本人没有足够的语言来描述离开那家医院时的心情。随之而来的自责是压倒性的,绵延数年。那一天的阴影,本人许久都走不出来。
2015年9月,本人意外再次怀孕。当时的心情难以言说——既有喜悦,又有恐惧。本人清楚地记得上一次的遭遇,也清楚政策的规定。但想到能给儿子一个手足,本人无法轻易放弃这份希望。
经过漫长的内心挣扎,怀孕约四个月时,本人终于前往医院进行产检。胎儿发育完全正常。那一刻,本人感到了短暂的安慰。然而,医生抬起头,平静而毫无歉意地告知本人:再次违反了国家计划生育政策,必须立即终止妊娠。本人毫不犹豫地拒绝,随即离开医院,回到家中。本人下定决心:无论付出什么代价,都要保护这个孩子。
数日后,计划生育工作人员直接登门。来的不止一人。他们没有等本人开口,直接告知本人必须跟他们走。本人再次拒绝。他们仍将本人强行带走。
在医院里,本人哭泣,哀求每一个愿意与本人对视的人。

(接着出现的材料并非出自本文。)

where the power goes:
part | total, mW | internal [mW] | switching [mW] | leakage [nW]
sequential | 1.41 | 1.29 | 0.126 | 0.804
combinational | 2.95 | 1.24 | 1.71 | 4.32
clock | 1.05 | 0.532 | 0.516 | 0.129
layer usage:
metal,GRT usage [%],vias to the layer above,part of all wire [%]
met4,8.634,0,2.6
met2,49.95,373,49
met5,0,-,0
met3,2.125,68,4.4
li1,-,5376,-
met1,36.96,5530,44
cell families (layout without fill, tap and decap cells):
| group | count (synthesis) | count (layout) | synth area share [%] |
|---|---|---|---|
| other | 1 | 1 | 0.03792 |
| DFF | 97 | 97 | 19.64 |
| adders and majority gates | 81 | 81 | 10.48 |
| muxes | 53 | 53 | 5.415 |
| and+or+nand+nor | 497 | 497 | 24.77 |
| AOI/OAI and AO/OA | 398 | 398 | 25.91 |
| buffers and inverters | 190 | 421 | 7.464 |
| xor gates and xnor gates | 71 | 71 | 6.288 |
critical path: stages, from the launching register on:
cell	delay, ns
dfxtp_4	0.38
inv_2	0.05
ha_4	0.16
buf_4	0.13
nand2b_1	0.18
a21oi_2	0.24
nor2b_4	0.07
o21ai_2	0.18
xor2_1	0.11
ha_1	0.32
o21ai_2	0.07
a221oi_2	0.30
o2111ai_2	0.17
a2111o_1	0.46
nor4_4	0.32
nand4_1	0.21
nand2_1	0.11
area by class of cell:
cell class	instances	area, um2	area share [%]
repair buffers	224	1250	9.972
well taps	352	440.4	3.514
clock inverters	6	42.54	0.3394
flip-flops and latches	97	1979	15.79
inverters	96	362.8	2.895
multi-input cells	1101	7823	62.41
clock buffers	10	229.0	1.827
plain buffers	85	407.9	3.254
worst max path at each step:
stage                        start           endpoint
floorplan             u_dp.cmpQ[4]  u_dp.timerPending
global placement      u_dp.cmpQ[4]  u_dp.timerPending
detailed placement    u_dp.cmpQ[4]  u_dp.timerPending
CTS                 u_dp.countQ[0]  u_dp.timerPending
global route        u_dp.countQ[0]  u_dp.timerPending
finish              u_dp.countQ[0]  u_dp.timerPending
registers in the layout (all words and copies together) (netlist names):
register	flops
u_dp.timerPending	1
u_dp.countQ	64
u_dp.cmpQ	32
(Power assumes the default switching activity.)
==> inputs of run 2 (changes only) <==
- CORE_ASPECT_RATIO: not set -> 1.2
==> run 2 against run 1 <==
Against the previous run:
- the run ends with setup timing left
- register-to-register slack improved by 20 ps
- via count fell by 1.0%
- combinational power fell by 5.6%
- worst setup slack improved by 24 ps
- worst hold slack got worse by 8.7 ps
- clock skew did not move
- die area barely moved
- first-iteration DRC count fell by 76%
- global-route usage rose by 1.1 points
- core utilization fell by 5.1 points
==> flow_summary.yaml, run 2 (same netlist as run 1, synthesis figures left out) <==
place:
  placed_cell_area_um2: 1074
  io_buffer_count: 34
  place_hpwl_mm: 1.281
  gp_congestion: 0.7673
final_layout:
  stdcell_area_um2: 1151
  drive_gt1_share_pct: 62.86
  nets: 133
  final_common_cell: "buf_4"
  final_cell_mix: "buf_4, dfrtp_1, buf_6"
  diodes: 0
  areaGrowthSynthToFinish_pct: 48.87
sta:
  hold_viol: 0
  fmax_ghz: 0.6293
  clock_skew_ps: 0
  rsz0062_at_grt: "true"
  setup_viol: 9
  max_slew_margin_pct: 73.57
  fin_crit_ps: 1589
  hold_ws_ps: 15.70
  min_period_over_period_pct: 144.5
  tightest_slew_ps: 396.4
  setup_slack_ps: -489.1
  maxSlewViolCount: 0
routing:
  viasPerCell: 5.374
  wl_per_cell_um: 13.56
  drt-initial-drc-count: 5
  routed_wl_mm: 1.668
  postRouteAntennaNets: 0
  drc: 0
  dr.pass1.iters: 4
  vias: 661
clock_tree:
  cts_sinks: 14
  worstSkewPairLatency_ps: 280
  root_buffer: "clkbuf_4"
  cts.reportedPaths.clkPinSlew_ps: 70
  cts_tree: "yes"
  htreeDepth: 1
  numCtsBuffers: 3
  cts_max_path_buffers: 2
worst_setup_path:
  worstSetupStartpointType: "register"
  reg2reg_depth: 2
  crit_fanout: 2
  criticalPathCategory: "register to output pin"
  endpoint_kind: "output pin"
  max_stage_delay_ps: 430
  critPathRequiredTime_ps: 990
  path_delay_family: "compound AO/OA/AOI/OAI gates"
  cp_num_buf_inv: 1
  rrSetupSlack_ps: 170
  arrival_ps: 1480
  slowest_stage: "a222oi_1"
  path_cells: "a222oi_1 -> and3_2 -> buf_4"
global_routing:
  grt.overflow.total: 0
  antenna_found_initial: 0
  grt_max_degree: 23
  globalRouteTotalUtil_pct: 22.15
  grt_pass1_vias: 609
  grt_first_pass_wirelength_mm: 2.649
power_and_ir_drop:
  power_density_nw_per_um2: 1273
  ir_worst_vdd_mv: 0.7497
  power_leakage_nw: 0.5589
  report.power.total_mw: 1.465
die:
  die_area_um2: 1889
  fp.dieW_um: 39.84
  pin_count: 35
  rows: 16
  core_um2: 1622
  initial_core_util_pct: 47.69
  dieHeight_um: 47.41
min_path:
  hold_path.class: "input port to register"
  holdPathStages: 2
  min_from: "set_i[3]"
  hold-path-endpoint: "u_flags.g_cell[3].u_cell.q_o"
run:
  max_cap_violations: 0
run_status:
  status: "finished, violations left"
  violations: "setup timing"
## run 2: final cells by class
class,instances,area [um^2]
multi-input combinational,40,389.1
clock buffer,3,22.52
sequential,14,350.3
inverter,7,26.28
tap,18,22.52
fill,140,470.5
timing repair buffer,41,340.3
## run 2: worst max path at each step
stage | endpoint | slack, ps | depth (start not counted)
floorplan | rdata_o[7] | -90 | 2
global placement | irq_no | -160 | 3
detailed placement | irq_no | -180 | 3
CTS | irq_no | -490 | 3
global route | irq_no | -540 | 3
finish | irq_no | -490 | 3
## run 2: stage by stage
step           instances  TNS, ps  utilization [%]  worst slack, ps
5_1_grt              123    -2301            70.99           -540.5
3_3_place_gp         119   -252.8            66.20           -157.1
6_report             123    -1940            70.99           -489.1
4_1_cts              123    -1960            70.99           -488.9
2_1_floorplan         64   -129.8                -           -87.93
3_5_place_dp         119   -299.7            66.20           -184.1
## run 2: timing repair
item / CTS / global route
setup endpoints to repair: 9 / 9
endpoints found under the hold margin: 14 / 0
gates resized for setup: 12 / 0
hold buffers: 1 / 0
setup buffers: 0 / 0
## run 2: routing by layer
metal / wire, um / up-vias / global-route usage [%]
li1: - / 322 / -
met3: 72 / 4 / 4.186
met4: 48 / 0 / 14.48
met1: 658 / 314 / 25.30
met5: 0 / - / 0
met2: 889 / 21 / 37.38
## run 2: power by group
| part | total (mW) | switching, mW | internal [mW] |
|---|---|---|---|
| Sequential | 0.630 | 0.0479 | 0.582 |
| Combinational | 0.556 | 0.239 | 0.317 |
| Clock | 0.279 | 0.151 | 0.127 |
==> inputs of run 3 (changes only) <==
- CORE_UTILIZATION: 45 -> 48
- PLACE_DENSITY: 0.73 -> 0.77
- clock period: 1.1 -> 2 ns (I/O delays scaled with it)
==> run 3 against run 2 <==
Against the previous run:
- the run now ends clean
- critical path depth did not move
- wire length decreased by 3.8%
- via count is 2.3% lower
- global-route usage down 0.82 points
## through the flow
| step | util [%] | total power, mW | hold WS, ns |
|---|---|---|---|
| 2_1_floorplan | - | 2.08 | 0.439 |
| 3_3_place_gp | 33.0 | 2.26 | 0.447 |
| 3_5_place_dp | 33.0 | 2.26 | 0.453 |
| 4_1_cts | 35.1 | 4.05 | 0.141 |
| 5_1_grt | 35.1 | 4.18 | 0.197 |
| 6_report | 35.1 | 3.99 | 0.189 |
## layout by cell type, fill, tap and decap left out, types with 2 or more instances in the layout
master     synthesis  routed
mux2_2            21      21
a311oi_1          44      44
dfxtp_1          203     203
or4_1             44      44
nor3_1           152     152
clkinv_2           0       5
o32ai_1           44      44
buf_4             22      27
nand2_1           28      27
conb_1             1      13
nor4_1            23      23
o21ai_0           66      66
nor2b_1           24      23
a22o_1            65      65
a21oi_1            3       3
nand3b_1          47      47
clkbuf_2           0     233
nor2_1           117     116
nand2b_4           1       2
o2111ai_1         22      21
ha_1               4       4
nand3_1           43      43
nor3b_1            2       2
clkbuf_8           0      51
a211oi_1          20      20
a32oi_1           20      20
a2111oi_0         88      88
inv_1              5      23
File: src/rtl/cfg_ratio_sel.sv
module cfg_ratio_sel
  import cfghdr_pkg::*;
#(
  parameter int DATA_W  = 32,
  parameter int LEN_W   = 16,
  parameter int ENC_IDX = 69,
  parameter int CMP_IDX = 229,
  parameter int MIN_LEN = CMP_IDX + 1
) (
  input  logic              clk,
  input  logic              rst_n,
  input  logic              start_i,
  input  logic [LEN_W-1:0]  len_i,
  input  logic              wide_i,
  input  logic              s_valid_i,
  input  logic [DATA_W-1:0] s_data_i,
  output logic              s_ready_o,
  output logic [1:0]        ratio_code_o,
  output logic              ratio_vld_o,
  output logic              wide_sel_o,
  output logic              err_o
);

  localparam int CNT_W = $clog2(CMP_IDX + 2);
  localparam logic [LEN_W-1:0] LEN_MIN = LEN_W'(MIN_LEN);

  hdr_state_e state_q;
  logic       beat, hit_enc, hit_cmp, enc_flag, cmp_now, short_len;
  logic [1:0] code_next;

  assign s_ready_o = 1'b1;
  assign short_len = len_i < LEN_MIN;
  assign beat      = s_valid_i && s_ready_o && !start_i && (state_q == ST_COLLECT);

  hdr_beat_counter #(
    .ENC_IDX (ENC_IDX),
    .CMP_IDX (CMP_IDX),
    .CNT_W   (CNT_W)
  ) u_cnt (
    .clk       (clk),
    .rst_n     (rst_n),
    .clr_i     (start_i),
    .beat_i    (beat),
    .hit_enc_o (hit_enc),
    .hit_cmp_o (hit_cmp)
  );

  hdr_flag_capture #(
    .DATA_W (DATA_W)
  ) u_flags (
    .clk       (clk),
    .rst_n     (rst_n),
    .clr_i     (start_i),
    .enc_hit_i (hit_enc),
    .data_i    (s_data_i),
    .enc_o     (enc_flag),
    .cmp_now_o (cmp_now)
  );

  ratio_encode u_enc (
    .enc_i  (enc_flag),
    .cmp_i  (cmp_now),
    .wide_i (wide_sel_o),
    .code_o (code_next)
  );

  always_ff @(posedge clk or negedge rst_n) begin
    if (!rst_n) begin
      state_q      <= ST_IDLE;
      ratio_code_o <= RATIO_X1;
      ratio_vld_o  <= 1'b0;
      wide_sel_o   <= 1'b0;
      err_o        <= 1'b0;
    end else if (start_i) begin
      state_q      <= short_len ? ST_FAULT : ST_COLLECT;
      err_o        <= short_len;
      wide_sel_o   <= wide_i;
      ratio_code_o <= RATIO_X1;
      ratio_vld_o  <= 1'b0;
    end else begin
      ratio_vld_o <= 1'b0;
      if (hit_cmp) begin
        ratio_code_o <= code_next;
        ratio_vld_o  <= 1'b1;
        state_q      <= ST_DONE;
      end
    end
  end

endmodule

File: config.mk
export PLATFORM = sky130hd
export DESIGN_NAME = cfg_ratio_sel
export DESIGN_NICKNAME = d
export VERILOG_FILES = /design/src/rtl/cfghdr_pkg.sv /design/src/rtl/hdr_beat_counter.sv /design/src/rtl/hdr_flag_capture.sv /design/src/rtl/ratio_encode.sv /design/src/rtl/cfg_ratio_sel.sv
export SDC_FILE = /design/constraint.sdc
export NUM_CORES = 1
export LEC_CHECK = 0
export BUFFER_PORTS_ARGS = -buffer_cell sky130_fd_sc_hd__buf_2
export CELL_PAD_IN_SITES_DETAIL_PLACEMENT = 1
export CELL_PAD_IN_SITES_GLOBAL_PLACEMENT = 1
export CORE_MARGIN = 1
export CORE_UTILIZATION = 26
export DETAILED_ROUTE_END_ITERATION = 12
export PLACE_DENSITY = 0.83
export SLEW_MARGIN = 20
export SYNTH_ARGS = -nofsm -noshare
export SYNTH_HDL_FRONTEND = slang
export SYNTH_SLANG_ARGS = --single-unit
File: constraint.sdc
create_clock -name clk -period 1.58 [get_ports clk]
set_input_delay 0.158 -clock clk [delete_from_list [all_inputs] [get_ports clk]]
set_output_delay 0.158 -clock clk [all_outputs]
set_load 0.02 [all_outputs]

本人恳求护士,恳求医生,告诉他们胎儿健康,告诉他们本人想要这个孩子。没有一个人出手相助。尽管本人哭泣哀求、苦苦恳请——结果依然无法改变。手术被强行实施。彼时,胎儿已发育成形。
没有亲身经历过的人,无法理解在已经失去一个孩子之后,再次被强行夺走另一个孩子意味着什么。那次手术对本人的身体和精神造成了巨大而毁灭性的打击。至今,那重量仍未从本人身上消散。
两次被强制堕胎不仅剥夺了本人再次为人母的权利,更严重损害了本人的身心健康与家庭。在身体激素的剧烈波动之下,本人的性格发生了翻天覆地的变化。本人变得情感封闭、情绪不稳,连本人自己都认不出自己了。丈夫说,本人变了一个人。他是对的。
夫妻关系持续恶化,连最基本的夫妻生活都难以维持。彼此之间的亲密感消失了,温情也消失了。家庭氛围一日比一日冰冷,直至完全冻结。2018年8月,本人与前夫正式离婚。
离婚后,儿子完全由本人独自抚养。前夫另组家庭,从未给予任何照料或经济支持。学校、医疗、日常生活、情感陪伴——一切均由本人独自承担,同时还要承受内心那份沉重的创伤。
有一点本人必须明确说明:在中国,本人从未有机会就所受的侵害寻求任何法律救济或保护。将本人带往医院、实施手术的,是代表中国政府执行国家政策的工作人员。在中国,不存在任何一所法院、派出所或政府部门,会对本人的控诉给予认真对待,而非沉默以对或转而惩处本人。施害者与执法者是同一套体制。本人无处可诉。
在家人的帮助下,本人努力振作,重返工作岗位,专注于抚养儿子,带着这份悲痛,一步一步地向前走。本人早在2019年7月便已获得美国签证,但因新冠疫情期间的严格出境管控,行程一再搁浅,直至2023年10月才得以成行。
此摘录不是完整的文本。